==== Data shown
`src/dlsr_pkg.sv`:
```
package dlsr_pkg;

  // ------------------------------------------------------------------
  // geometry
  // ------------------------------------------------------------------
  localparam int DLSR_NFR  = 2;
  localparam int DLSR_NEV  = 6;
  localparam int DLSR_IRQW = DLSR_NFR * DLSR_NEV;
  localparam int DLSR_AW   = 10;

  // ------------------------------------------------------------------
  // register indexes (byte address = 4 * index)
  // ------------------------------------------------------------------
  localparam logic [7:0] DLSR_IDX_RHS_A   = 8'h03;
  localparam logic [7:0] DLSR_IDX_CODE_A  = 8'h04;
  localparam logic [7:0] DLSR_IDX_RXD_A   = 8'h05;
  localparam logic [7:0] DLSR_IDX_TXS_A   = 8'h06;
  localparam logic [7:0] DLSR_IDX_RHS_B   = 8'ha3;
  localparam logic [7:0] DLSR_IDX_CODE_B  = 8'ha4;
  localparam logic [7:0] DLSR_IDX_RXD_B   = 8'ha5;
  localparam logic [7:0] DLSR_IDX_TXS_B   = 8'ha6;
  localparam logic [7:0] DLSR_IDX_IRQ_ST  = 8'h10;
  localparam logic [7:0] DLSR_IDX_IRQ_MSK = 8'h11;

  // ------------------------------------------------------------------
  // field positions
  // ------------------------------------------------------------------
  localparam int DLSR_CODE_STICKY = 7;
  localparam int DLSR_CODE_LIVE   = 6;
  localparam int DLSR_RHS_ABT     = 7;
  localparam int DLSR_RHS_CRC     = 6;
  localparam int DLSR_RHS_OVR     = 5;
  localparam int DLSR_RHS_VM      = 4;
  localparam int DLSR_RHS_EMPTY   = 3;
  localparam int DLSR_TXS_EMPTY   = 2;
  localparam int DLSR_TXS_FULL    = 1;
  localparam int DLSR_TXS_UDR     = 0;

  // interrupt event positions within one framer's group
  localparam int DLSR_EV_CODE = 0;
  localparam int DLSR_EV_ABT  = 1;
  localparam int DLSR_EV_CRC  = 2;
  localparam int DLSR_EV_OVR  = 3;
  localparam int DLSR_EV_VM   = 4;
  localparam int DLSR_EV_UDR  = 5;

  // ------------------------------------------------------------------
  // reset values and counts
  // ------------------------------------------------------------------
  localparam logic [5:0]           DLSR_CODE_RST  = 6'h3f;
  localparam logic [2:0]           DLSR_ABORT_ONES = 3'h7;
  localparam logic [DLSR_IRQW-1:0] DLSR_MASK_RST  = 12'h000;

  // ------------------------------------------------------------------
  // types
  // ------------------------------------------------------------------
  typedef enum logic [1:0] {
    DLSR_WB_IDLE = 2'b01,
    DLSR_WB_ACK  = 2'b10
  } dlsr_wb_e;

  typedef struct packed {
    logic       code_live;
    logic       code_valid;
    logic [5:0] code_word;
    logic       rx_bit;
    logic       rx_bit_en;
    logic       crc_err;
    logic       overrun;
    logic       valid_msg;
    logic       rx_fifo_empty;
    logic [7:0] rx_fifo_data;
    logic       tx_full;
    logic       tx_empty;
    logic       tx_underrun;
  } dlsr_fr_in_s;

  typedef struct packed {
    logic [7:0]          code;
    logic [7:0]          rhs;
    logic [7:0]          txs;
    logic [DLSR_NEV-1:0] ev;
  } dlsr_chan_st_s;

endpackage : dlsr_pkg

```
`src/dlsr_chan.sv`:
```
`timescale 1ns/10ps
module dlsr_chan
  import dlsr_pkg::*;
(
  input  wire logic          clk_i,
  input  wire logic          rst_i,
  input  wire dlsr_fr_in_s   fr_i,
  input  wire logic          rd_code_i,
  input  wire logic          rd_rhs_i,
  input  wire logic          rd_txs_i,
  output dlsr_chan_st_s      st_o
);

  logic       code_sticky_ff, nxt_code_sticky;
  logic [5:0] code_word_ff,   nxt_code_word;
  logic       live_ff,        nxt_live;
  logic [2:0] ones_ff,        nxt_ones;
  logic       abt_ff,  nxt_abt;
  logic       crc_ff,  nxt_crc;
  logic       ovr_ff,  nxt_ovr;
  logic       vm_ff,   nxt_vm;
  logic       udr_ff,  nxt_udr;
  logic       abt_ev;

  // ------------------------------------------------------------------
  // next state; every sticky flag lets a same-cycle event beat the clear
  // ------------------------------------------------------------------
  always_comb begin
    nxt_ones = ones_ff;
    abt_ev   = 1'b0;
    if (fr_i.rx_bit_en) begin
      if (fr_i.rx_bit) begin
        if (ones_ff != DLSR_ABORT_ONES) begin
          nxt_ones = ones_ff + 3'h1;
        end
        abt_ev = (ones_ff == DLSR_ABORT_ONES - 3'h1);
      end else begin
        nxt_ones = 3'h0;
      end
    end
    nxt_live        = fr_i.code_live;
    nxt_code_sticky = (code_sticky_ff & ~rd_code_i) | fr_i.code_live;
    nxt_code_word   = fr_i.code_valid ? fr_i.code_word : code_word_ff;
    nxt_abt = (abt_ff & ~rd_rhs_i) | abt_ev;
    nxt_crc = (crc_ff & ~rd_rhs_i) | fr_i.crc_err;
    nxt_ovr = (ovr_ff & ~rd_rhs_i) | fr_i.overrun;
    nxt_vm  = (vm_ff  & ~rd_rhs_i) | fr_i.valid_msg;
    nxt_udr = (udr_ff & ~rd_txs_i) | fr_i.tx_underrun;
  end

  always_ff @(posedge clk_i) begin
    if (rst_i) begin
      code_sticky_ff <= 1'b0;
      code_word_ff   <= DLSR_CODE_RST;
      live_ff        <= 1'b0;
      ones_ff        <= 3'h0;
      abt_ff         <= 1'b0;
      crc_ff         <= 1'b0;
      ovr_ff         <= 1'b0;
      vm_ff          <= 1'b0;
      udr_ff         <= 1'b0;
    end else begin
      code_sticky_ff <= nxt_code_sticky;
      code_word_ff   <= nxt_code_word;
      live_ff        <= nxt_live;
      ones_ff        <= nxt_ones;
      abt_ff         <= nxt_abt;
      crc_ff         <= nxt_crc;
      ovr_ff         <= nxt_ovr;
      vm_ff          <= nxt_vm;
      udr_ff         <= nxt_udr;
    end
  end

  // ------------------------------------------------------------------
  // register images; live bits come straight from the framer
  // ------------------------------------------------------------------
  always_comb begin
    st_o = '0;
    st_o.code[DLSR_CODE_STICKY] = code_sticky_ff;
    st_o.code[DLSR_CODE_LIVE]   = fr_i.code_live;
    st_o.code[5:0]              = code_word_ff;
    st_o.rhs[DLSR_RHS_ABT]      = abt_ff;
    st_o.rhs[DLSR_RHS_CRC]      = crc_ff;
    st_o.rhs[DLSR_RHS_OVR]      = ovr_ff;
    st_o.rhs[DLSR_RHS_VM]       = vm_ff;
    st_o.rhs[DLSR_RHS_EMPTY]    = fr_i.rx_fifo_empty;
    st_o.txs[DLSR_TXS_EMPTY]    = fr_i.tx_empty;
    st_o.txs[DLSR_TXS_FULL]     = fr_i.tx_full;
    st_o.txs[DLSR_TXS_UDR]      = udr_ff;
    st_o.ev[DLSR_EV_CODE]       = fr_i.code_live & ~live_ff;
    st_o.ev[DLSR_EV_ABT]        = abt_ev;
    st_o.ev[DLSR_EV_CRC]        = fr_i.crc_err;
    st_o.ev[DLSR_EV_OVR]        = fr_i.overrun;
    st_o.ev[DLSR_EV_VM]         = fr_i.valid_msg;
    st_o.ev[DLSR_EV_UDR]        = fr_i.tx_underrun;
  end

endmodule : dlsr_chan

```
`src/dlsr_irq.sv`:
```
`timescale 1ns/10ps
module dlsr_irq
  import dlsr_pkg::*;
(
  input  wire logic                 clk_i,
  input  wire logic                 rst_i,
  input  wire logic [DLSR_IRQW-1:0] ev_i,
  input  wire logic                 wr_st_i,
  input  wire logic                 wr_mask_i,
  input  wire logic [DLSR_IRQW-1:0] wdat_i,
  input  wire logic [1:0]           be_i,
  output logic      [DLSR_IRQW-1:0] st_o,
  output logic      [DLSR_IRQW-1:0] mask_o,
  output logic                      irq_o
);

  logic [DLSR_IRQW-1:0] st_ff, nxt_st;
  logic [DLSR_IRQW-1:0] mask_ff, nxt_mask;
  logic [DLSR_IRQW-1:0] lane;

  // ------------------------------------------------------------------
  // write-one-to-clear status, byte-lane gated; set beats clear
  // ------------------------------------------------------------------
  always_comb begin
    for (int i = 0; i < DLSR_IRQW; i++) begin
      lane[i] = be_i[i / 8];
    end
    nxt_st   = (st_ff & ~(wdat_i & lane & {DLSR_IRQW{wr_st_i}})) | ev_i;
    nxt_mask = wr_mask_i ? ((mask_ff & ~lane) | (wdat_i & lane)) : mask_ff;
  end

  always_ff @(posedge clk_i) begin
    if (rst_i) begin
      st_ff   <= '0;
      mask_ff <= DLSR_MASK_RST;
    end else begin
      st_ff   <= nxt_st;
      mask_ff <= nxt_mask;
    end
  end

  assign st_o   = st_ff;
  assign mask_o = mask_ff;
  assign irq_o  = |(st_ff & mask_ff);

endmodule : dlsr_irq

```
`src/dlsr_top.sv`:
```
// Function
// rx abort, crc error, overrun, valid-message flags latch; cleared by reading them.
// code bit 7 is sticky copy of live detect, cleared by reading.
// code bit 6 follows the live code detector in real time.
// code word in bits 5..0, bit 0 first received, bit 5 last.
// code bits hold the last verified code until a new one verifies.
// reset loads all six code bits with ones.
// tx status bits 7..3 unassigned; read as zero here, host ignores.
// tx status bit 1 shows tx fifo full, not latched.
// tx status bit 2 shows tx fifo empty, not latched.
// reading rx fifo data returns oldest byte, msb in bit 7, then advances.
// tx underrun bit 0 latches; cleared by reading tx status.
// abort flag sets on seven or more consecutive received ones.
//
// Design decision made here: the Wishbone slave port.
`timescale 1ns/10ps
module dlsr_top
  import dlsr_pkg::*;
(
  input  wire logic                        clk_i,
  input  wire logic                        rst_i,
  input  wire logic                        cyc_i,
  input  wire logic                        stb_i,
  input  wire logic                        we_i,
  input  wire logic [DLSR_AW-1:0]          adr_i,
  input  wire logic [31:0]                 dat_i,
  input  wire logic [3:0]                  sel_i,
  output logic      [31:0]                 dat_o,
  output logic                             ack_o,
  input  wire dlsr_fr_in_s [DLSR_NFR-1:0]  fr_i,
  output logic      [DLSR_NFR-1:0]         rx_fifo_pop_o,
  output logic                             irq_o
);

  // ------------------------------------------------------------------
  // declarations
  // ------------------------------------------------------------------
  dlsr_wb_e                 wb_state_ff, nxt_wb_state;
  logic [31:0]              dat_ff, nxt_dat;
  logic                     take;
  logic                     rd_take;
  logic                     wr_take;
  logic [7:0]               idx;
  logic [7:0]               rdata;
  logic                     hit;
  logic [DLSR_NFR-1:0]      rd_code;
  logic [DLSR_NFR-1:0]      rd_rhs;
  logic [DLSR_NFR-1:0]      rd_txs;
  logic [DLSR_NFR-1:0]      rd_rxd;
  logic                     sel_irq_st;
  logic                     sel_irq_mask;
  logic                     wr_irq_st;
  logic                     wr_irq_mask;
  dlsr_chan_st_s            chan_st [DLSR_NFR];
  logic [DLSR_IRQW-1:0]     ev_all;
  logic [DLSR_IRQW-1:0]     irq_st;
  logic [DLSR_IRQW-1:0]     irq_mask;

  // ------------------------------------------------------------------
  // bus handshake
  // ------------------------------------------------------------------
  // one request is taken per idle cycle; ack follows one cycle later and
  // drops the cycle after, so a strobe still held in the ack cycle is not taken twice
  assign take    = cyc_i & stb_i & (wb_state_ff == DLSR_WB_IDLE);
  assign rd_take = take & ~we_i;
  assign wr_take = take &  we_i;
  assign idx     = adr_i[DLSR_AW-1:2];

  always_comb begin
    nxt_wb_state = wb_state_ff;
    case (wb_state_ff)
      DLSR_WB_IDLE: begin
        if (take) begin
          nxt_wb_state = DLSR_WB_ACK;
        end
      end
      DLSR_WB_ACK: begin
        nxt_wb_state = DLSR_WB_IDLE;
      end
      default: begin
        nxt_wb_state = DLSR_WB_IDLE;
      end
    endcase
  end

  // ------------------------------------------------------------------
  // address decode
  // ------------------------------------------------------------------
  // unmapped indexes still ack and read zero, so a stray access never hangs
  always_comb begin
    rd_code      = '0;
    rd_rhs       = '0;
    rd_txs       = '0;
    rd_rxd       = '0;
    sel_irq_st   = 1'b0;
    sel_irq_mask = 1'b0;
    rdata        = 8'h00;
    hit          = 1'b1;
    if (idx == DLSR_IDX_RHS_A) begin
      rd_rhs[0] = 1'b1;
      rdata     = chan_st[0].rhs;
    end else if (idx == DLSR_IDX_CODE_A) begin
      rd_code[0] = 1'b1;
      rdata      = chan_st[0].code;
    end else if (idx == DLSR_IDX_RXD_A) begin
      rd_rxd[0] = 1'b1;
      rdata     = fr_i[0].rx_fifo_data;
    end else if (idx == DLSR_IDX_TXS_A) begin
      rd_txs[0] = 1'b1;
      rdata     = chan_st[0].txs;
    end else if (idx == DLSR_IDX_RHS_B) begin
      rd_rhs[1] = 1'b1;
      rdata     = chan_st[1].rhs;
    end else if (idx == DLSR_IDX_CODE_B) begin
      rd_code[1] = 1'b1;
      rdata      = chan_st[1].code;
    end else if (idx == DLSR_IDX_RXD_B) begin
      rd_rxd[1] = 1'b1;
      rdata     = fr_i[1].rx_fifo_data;
    end else if (idx == DLSR_IDX_TXS_B) begin
      rd_txs[1] = 1'b1;
      rdata     = chan_st[1].txs;
    end else if (idx == DLSR_IDX_IRQ_ST) begin
      sel_irq_st = 1'b1;
    end else if (idx == DLSR_IDX_IRQ_MSK) begin
      sel_irq_mask = 1'b1;
    end else begin
      hit = 1'b0;
    end
  end

  // ------------------------------------------------------------------
  // read data capture
  // ------------------------------------------------------------------
  // the image is caught at the same edge that clears the read-sensitive
  // flags, so software sees the values that the clear removed
  always_comb begin
    nxt_dat = dat_ff;
    if (rd_take) begin
      if (sel_irq_st) begin
        nxt_dat = {{(32 - DLSR_IRQW){1'b0}}, irq_st};
      end else if (sel_irq_mask) begin
        nxt_dat = {{(32 - DLSR_IRQW){1'b0}}, irq_mask};
      end else if (hit) begin
        nxt_dat = {24'h000000, rdata};
      end else begin
        nxt_dat = 32'h00000000;
      end
    end
  end

  always_ff @(posedge clk_i) begin
    if (rst_i) begin
      wb_state_ff <= DLSR_WB_IDLE;
      dat_ff      <= 32'h00000000;
    end else begin
      wb_state_ff <= nxt_wb_state;
      dat_ff      <= nxt_dat;
    end
  end

  assign ack_o = (wb_state_ff == DLSR_WB_ACK);
  assign dat_o = dat_ff;

  // ------------------------------------------------------------------
  // read side effects
  // ------------------------------------------------------------------
  // popping an empty fifo is suppressed rather than left to the fifo
  always_comb begin
    for (int f = 0; f < DLSR_NFR; f++) begin
      rx_fifo_pop_o[f] = rd_take & rd_rxd[f] & ~fr_i[f].rx_fifo_empty;
    end
  end

  // ------------------------------------------------------------------
  // framer channels
  // ------------------------------------------------------------------
  for (genvar g = 0; g < DLSR_NFR; g++) begin : g_chan
    dlsr_chan u_chan (
      .clk_i     (clk_i),
      .rst_i     (rst_i),
      .fr_i      (fr_i[g]),
      .rd_code_i (rd_take & rd_code[g]),
      .rd_rhs_i  (rd_take & rd_rhs[g]),
      .rd_txs_i  (rd_take & rd_txs[g]),
      .st_o      (chan_st[g])
    );
    assign ev_all[g*DLSR_NEV +: DLSR_NEV] = chan_st[g].ev;
  end

  // ------------------------------------------------------------------
  // interrupt status and mask
  // ------------------------------------------------------------------
  assign wr_irq_st   = wr_take & sel_irq_st;
  assign wr_irq_mask = wr_take & sel_irq_mask;

  dlsr_irq u_irq (
    .clk_i     (clk_i),
    .rst_i     (rst_i),
    .ev_i      (ev_all),
    .wr_st_i   (wr_irq_st),
    .wr_mask_i (wr_irq_mask),
    .wdat_i    (dat_i[DLSR_IRQW-1:0]),
    .be_i      (sel_i[1:0]),
    .st_o      (irq_st),
    .mask_o    (irq_mask),
    .irq_o     (irq_o)
  );

endmodule : dlsr_top

```
`config.mk`:
```
export PLATFORM = sky130hd
export DESIGN_NAME = dlsr_top
export DESIGN_NICKNAME = d
export VERILOG_FILES = /design/src/dlsr_pkg.sv /design/src/dlsr_chan.sv /design/src/dlsr_irq.sv /design/src/dlsr_top.sv
export SDC_FILE = /design/constraint.sdc
export NUM_CORES = 1
export LEC_CHECK = 0
export BUFFER_PORTS_ARGS = -buffer_cell sky130_fd_sc_hd__buf_2
export CORE_MARGIN = 2
export CORE_UTILIZATION = 35
export CTS_CLUSTER_SIZE = 12
export DETAILED_ROUTE_END_ITERATION = 10
export REMOVE_ABC_BUFFERS = 1
export SLEW_MARGIN = 20
export SYNTH_ARGS = -nofsm -noshare
export SYNTH_HDL_FRONTEND = slang
export SYNTH_SLANG_ARGS = --single-unit
```
`constraint.sdc`:
```
create_clock -name clk_i -period 1.9 [get_ports clk_i]
set_input_delay 0.285 -clock clk_i [delete_from_list [all_inputs] [get_ports clk_i]]
set_output_delay 0.285 -clock clk_i [all_outputs]
set_load 0.02 [all_outputs]
```
== Word-level counts from Yosys, hierarchy flattened ==
Index checks and enable logic that the tools add are counted.
Word-level totals
  register bits after elaboration: 90
  logic and storage cells: 186
  input port bits: 101
  output and inout bits: 36
Cells by class
  add/sub/neg operators: 2
  mux-type cells: 77
  reduce and logical (&&, ||, !) cells: 4
  eq/ne operators: 18
  bitwise operators: 63
Operators with widths (number)
  8-bit 2-to-1 mux: 8
  12-bit AND: 5
  1-bit 2-to-1 mux: 56
  8-bit equality test (second input constant): 4
  1-bit AND: 30
  8-bit by 3-bit equality test with 1-bit output (second input constant): 3
  12-bit 2-to-1 mux: 2
  12-bit inverter: 2
  12-bit bitwise OR: 2
  8-bit by 5-bit equality test with 1-bit output (second input constant): 2
  3-bit 2-to-1 mux: 5
  2-bit 2-to-1 mux: 6
  1-bit inverter: 12
  1-bit bitwise OR: 12
  12-bit OR reduction: 1
  8-bit by 2-bit equality test with 1-bit output (second input constant): 1
  3-bit by 1-bit adder with 3-bit output (second input constant): 2
  3-bit equality test (second input constant): 2
  3-bit inequality test (second input constant): 2
  2-bit by 1-bit inequality test with 1-bit output (second input constant): 2
  2-bit AND reduction: 2
  2-bit by 1-bit equality test with 1-bit output (second input constant): 1
  2-bit equality test (second input constant): 1
  2-bit OR reduction: 1

== Longest topological paths before layout ==
Gate-level depths: netlist of run 1.
  depth after elaboration: 15
  mapped depth: 7
  gate-level depth less buffers: 6

== By module ==
Synthesis of run 1 repeated with hierarchy kept, for this count alone.
Second synthesis, totals
  cell total of the unflattened synthesis: 508
  area total of the unflattened synthesis: 4375.4 um^2
By module, submodules not included
  dlsr_top: seq. area each 280.3 um^2, cells an instance 218, times used 1, area each 1759.2 um^2
  dlsr_chan: seq. area each 320.3 um^2, cells an instance 89, times used 2, area each 844.6 um^2
  dlsr_irq: seq. area each 480.5 um^2, cells an instance 112, times used 1, area each 927.1 um^2

== Worst setup path after synthesis of run 1 ==
No wires, ideal clock.
  path kind: in2out
  from: input adr_i[3]
  to: output rx_fifo_pop_o[0]
  path buffers: 1
  setup slack: -0.280 ns
  stages: 5
  required time: 1.615 ns
  arrival: 1.895 ns
  path through: buf_2 -> or3b_2 -> nor2_8 -> nand2_1 -> nor4_1
Between the ends
  word-level cells in the longest chain between the ends: 6
  elaborated cells between the ends (all ways): 8
  those cells by class: eq/ne (3); mux (3); bitwise (2)
Ends and longest elaborated chain
  from (decl): line dlsr_top.sv:25  | input wire logic [DLSR_AW-1:0] adr_i,
  8-bit by 3-bit equality test with 1-bit output: line dlsr_top.sv:105  | end else if (idx == DLSR_IDX_RXD_A) begin
  1-bit 2-to-1 mux: line dlsr_top.sv:105
  2-bit 2-to-1 mux: line dlsr_top.sv:102  | end else if (idx == DLSR_IDX_CODE_A) begin
  2-bit 2-to-1 mux (*): line dlsr_top.sv:99  | if (idx == DLSR_IDX_RHS_A) begin
  1-bit AND (*) (2 in series): line dlsr_top.sv:171  | rx_fifo_pop_o[f] = rd_take & rd_rxd[f] & ~fr_i[f].rx_fifo_empty;
  to (decl): line dlsr_top.sv:31  | output logic [DLSR_NFR-1:0] rx_fifo_pop_o,
Mark *: on every way between the ends. The rest lies on a longest branch, timed or not.

== Worst setup path in the final report of run 1 ==
  from: register wb_state_ff[1]
  to: output rx_fifo_pop_o[1]
Between the ends
  word-level cells in the longest chain between the ends: 5
Ends and longest elaborated chain
  from (decl): line dlsr_top.sv:38  | dlsr_wb_e wb_state_ff, nxt_wb_state;
  from (signal assigned): line dlsr_top.sv:157  | wb_state_ff <= nxt_wb_state;
  2-bit by 1-bit equality test with 1-bit output: line dlsr_top.sv:64  | assign take = cyc_i & stb_i & (wb_state_ff == DLSR_WB_IDLE);
  1-bit AND: line dlsr_top.sv:64
  1-bit AND: line dlsr_top.sv:65  | assign rd_take = take & ~we_i;
  1-bit AND (2 in series): line dlsr_top.sv:171
Every way passes these cells.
========
What to produce: Lines from the records above that hold "instance" are the ones to list.

Response to this task:
  dlsr_top: seq. area each 280.3 um^2, cells an instance 218, times used 1, area each 1759.2 um^2
  dlsr_chan: seq. area each 320.3 um^2, cells an instance 89, times used 2, area each 844.6 um^2
  dlsr_irq: seq. area each 480.5 um^2, cells an instance 112, times used 1, area each 927.1 um^2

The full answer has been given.